正直笑ったし、混乱したし、歓喜した。1曲目のコアな印象とは真逆の、アニソン感すらある爽やかでチャラいハードコアである。もう硬派なメタラー大激怒必至&フォロワー離散。

とはいえ、曲調こそ変わっているものの、彼らの優れた曲構成力やライブへの配慮はしっかりと発揮されている。「DESPERATE」とこの曲の共存は、彼らの<メタルを聴いたことのない人たちにもNOCTURNAL BLOODLUST聴いてもらいたい。そのためにある意味ジャンルレスなヴィジュアル系っていうフィールドを選んだ>*4という言葉が真であることを我々に示す。本物だった!本物だった!本物だった!!激ロック界からヴィジュアル界に移った心意気を我々に改めて感じさせるとともに、そのフットワークの軽さはアルバムへの期待へとも繋がる。そして一方ではもちろん、メジャーデビューして棘のないアニソンご用達バンドになってしまう危険性も予感させるのだが。
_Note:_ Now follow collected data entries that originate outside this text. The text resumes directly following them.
### src/rtl/adc_rbus_pkg.sv
package adc_rbus_pkg;

   // Kind of byte access selected by an address
   typedef enum logic [1:0] {
      ACC_NONE = 2'd0,
      ACC_HI   = 2'd1,
      ACC_LO   = 2'd2,
      ACC_CTL  = 2'd3
   } acc_kind_t;

endpackage

### src/rtl/adc_rbus_decode.sv
module adc_rbus_decode
   import adc_rbus_pkg::*;
#(
   parameter int NUM_CH = 4,
   parameter int ADDR_W = 4
) (
   input  logic [ADDR_W-1:0]         addr,
   output acc_kind_t                 kind,
   output logic [$clog2(NUM_CH)-1:0] ch
);
   localparam int CH_W     = $clog2(NUM_CH);
   localparam int RES_SPAN = 2 * NUM_CH;
   localparam int CTL_ADDR = RES_SPAN;

   always_comb begin
      ch = addr[CH_W:1];
      if (int'(addr) < RES_SPAN) begin
         kind = addr[0] ? ACC_LO : ACC_HI;
      end else if (int'(addr) == CTL_ADDR) begin
         kind = ACC_CTL;
      end else begin
         kind = ACC_NONE;
      end
   end
endmodule
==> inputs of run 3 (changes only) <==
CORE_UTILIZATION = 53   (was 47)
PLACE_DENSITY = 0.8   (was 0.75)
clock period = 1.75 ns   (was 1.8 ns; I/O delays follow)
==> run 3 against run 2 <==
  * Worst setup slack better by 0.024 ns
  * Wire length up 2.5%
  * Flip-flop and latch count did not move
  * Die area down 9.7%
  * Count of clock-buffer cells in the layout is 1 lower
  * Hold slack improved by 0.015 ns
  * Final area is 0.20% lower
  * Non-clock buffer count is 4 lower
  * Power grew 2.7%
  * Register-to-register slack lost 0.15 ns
===== src/rtl/mod_add_node.sv =====
module mod_add_node #(
    parameter int W   = 4,
    parameter int MOD = 11
) (
    input  logic [W-1:0] a_s,
    input  logic [W-1:0] a_c,
    input  logic [W-1:0] b_s,
    input  logic [W-1:0] b_c,
    output logic [W-1:0] y_s,
    output logic [W-1:0] y_c,
    output logic         spill
);
    import mtree_pkg::*;

    localparam logic [W-1:0] KC    = W'(fold_const(MOD, W));
    localparam int           STEPS = FOLDS + 2;

    logic [W-1:0] s, c, x, sm, cy;
    logic [1:0]   pend;
    logic         use_step;

    // Steps 0 and 1 absorb the second operand pair.
    // Later steps trade one pending 2^W for the constant KC.
    always_comb begin
        s    = a_s;
        c    = a_c;
        pend = 2'd0;
        x    = '0;
        sm   = '0;
        cy   = '0;
        for (int k = 0; k < STEPS; k++) begin
            use_step = 1'b1;
            if (k == 0) begin
                x = b_s;
            end else if (k == 1) begin
                x = b_c;
            end else begin
                use_step = (pend != 2'd0);
                x        = KC;
            end
            if (use_step) begin
                if (k >= 2) begin
                    pend = pend - 2'd1;
                end
                sm   = s ^ c ^ x;
                cy   = (s & c) | (s & x) | (c & x);
                s    = sm;
                c    = {cy[W-2:0], 1'b0};
                pend = pend + {1'b0, cy[W-1]};
            end
        end
        y_s   = s;
        y_c   = c;
        spill = (pend != 2'd0);
    end

endmodule


===== src/rtl/mod_tree_level.sv =====
module mod_tree_level #(
    parameter int NIN = 5,
    parameter int W   = 4,
    parameter int MOD = 11,
    localparam int NOUT  = (NIN + 1) / 2,
    localparam int NPAIR = NIN / 2
) (
    input  logic              clk,
    input  logic              rst_n,
    input  logic              in_vld,
    input  logic [NIN*W-1:0]  in_s,
    input  logic [NIN*W-1:0]  in_c,
    output logic              out_vld,
    output logic [NOUT*W-1:0] out_s,
    output logic [NOUT*W-1:0] out_c,
    output logic              spill
);

    logic [NOUT*W-1:0] nx_s, nx_c;
    logic [NPAIR-1:0]  node_spill;

    for (genvar p = 0; p < NPAIR; p++) begin : g_node
        mod_add_node #(.W(W), .MOD(MOD)) u_node (
            .a_s  (in_s[(2*p)*W +: W]),
            .a_c  (in_c[(2*p)*W +: W]),
            .b_s  (in_s[(2*p+1)*W +: W]),
            .b_c  (in_c[(2*p+1)*W +: W]),
            .y_s  (nx_s[p*W +: W]),
            .y_c  (nx_c[p*W +: W]),
            .spill(node_spill[p])
        );
    end

    if (NIN % 2 == 1) begin : g_pass
        assign nx_s[NPAIR*W +: W] = in_s[(NIN-1)*W +: W];
        assign nx_c[NPAIR*W +: W] = in_c[(NIN-1)*W +: W];
    end

    assign spill = in_vld & (|node_spill);

    always_ff @(posedge clk or negedge rst_n) begin
        if (!rst_n) begin
            out_vld <= 1'b0;
            out_s   <= '0;
            out_c   <= '0;
        end else begin
            out_vld <= in_vld;
            if (in_vld) begin
                out_s <= nx_s;
                out_c <= nx_c;
            end
        end
    end

endmodule


===== src/rtl/mod_sum_tree.sv =====
module mod_sum_tree #(
    parameter int N   = 5,
    parameter int MOD = 11,
    localparam int W  = $clog2(MOD)
) (
    input  logic           clk,
    input  logic           rst_n,
    input  logic           in_vld,
    input  logic [N*W-1:0] in_data,
    output logic           out_vld,
    output logic [W-1:0]   out_s,
    output logic [W-1:0]   out_c
);
    import mtree_pkg::*;

    localparam int D = $clog2(N);

    logic [D-1:0] lvl_spill;
    logic         spill_any;

    for (genvar l = 0; l < D; l++) begin : g_lvl
        localparam int CIN  = level_count(N, l);
        localparam int COUT = level_count(N, l + 1);

        logic [CIN*W-1:0]  is_v, ic_v;
        logic              iv;
        logic [COUT*W-1:0] os, oc;
        logic              ov;

        if (l == 0) begin : g_first
            assign is_v = in_data;
            assign ic_v = '0;
            assign iv   = in_vld;
        end else begin : g_next
            assign is_v = g_lvl[l-1].os;
            assign ic_v = g_lvl[l-1].oc;
            assign iv   = g_lvl[l-1].ov;
        end

        mod_tree_level #(.NIN(CIN), .W(W), .MOD(MOD)) u_lvl (
            .clk    (clk),
            .rst_n  (rst_n),
            .in_vld (iv),
            .in_s   (is_v),
            .in_c   (ic_v),
            .out_vld(ov),
            .out_s  (os),
            .out_c  (oc),
            .spill  (lvl_spill[l])
        );
    end

    assign out_vld   = g_lvl[D-1].ov;
    assign out_s     = g_lvl[D-1].os;
    assign out_c     = g_lvl[D-1].oc;
    assign spill_any = |lvl_spill;

endmodule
さて、彼らに対しては「怖そう」というイメージを持ち、さらにはそれによってライブを避けているひとたちがいるようだ*2。ファン層が10代女子中心であるが故の特殊な事情だなあ、という感じだが、「DESPERATE」はその怖さを存分に発揮した曲であった。とすればある層をライブから遠ざけるその印象を拭うという意図も、この曲にはあるのだろう。であれば、彼らの戦略性の高さがまたしても伺える。

とにかく注目株

元デスコアバンドとしてヴィジュアル界に殴り込んだ『GLIMORE』、そしてそのメタル的な地力を知らしめた傑作「DESPERATE」。否が応にも次のアルバムへの期待が高まっている。シングルを多発している彼らで、「たくさんシングル出してまとめました」的アルバムはインディーズヴィジュアル系の常套手段だが、そんな安易なことはしないだろう。バンギャもメタラーも国内も海外も驚かせるような強烈で戦略的な作品をぜひ作って欲しい。自らを表現する手段としてヴィジュアル系を選び、そしてそこに自由な表現形態を感じている彼らに対して、ひとりのヴィジュアル系好きとして、そう切に願う。

ちなみにリードギターのCazqui氏はNARASAKI氏を尊敬しているらしいので次はシューゲ要素、どうっすか。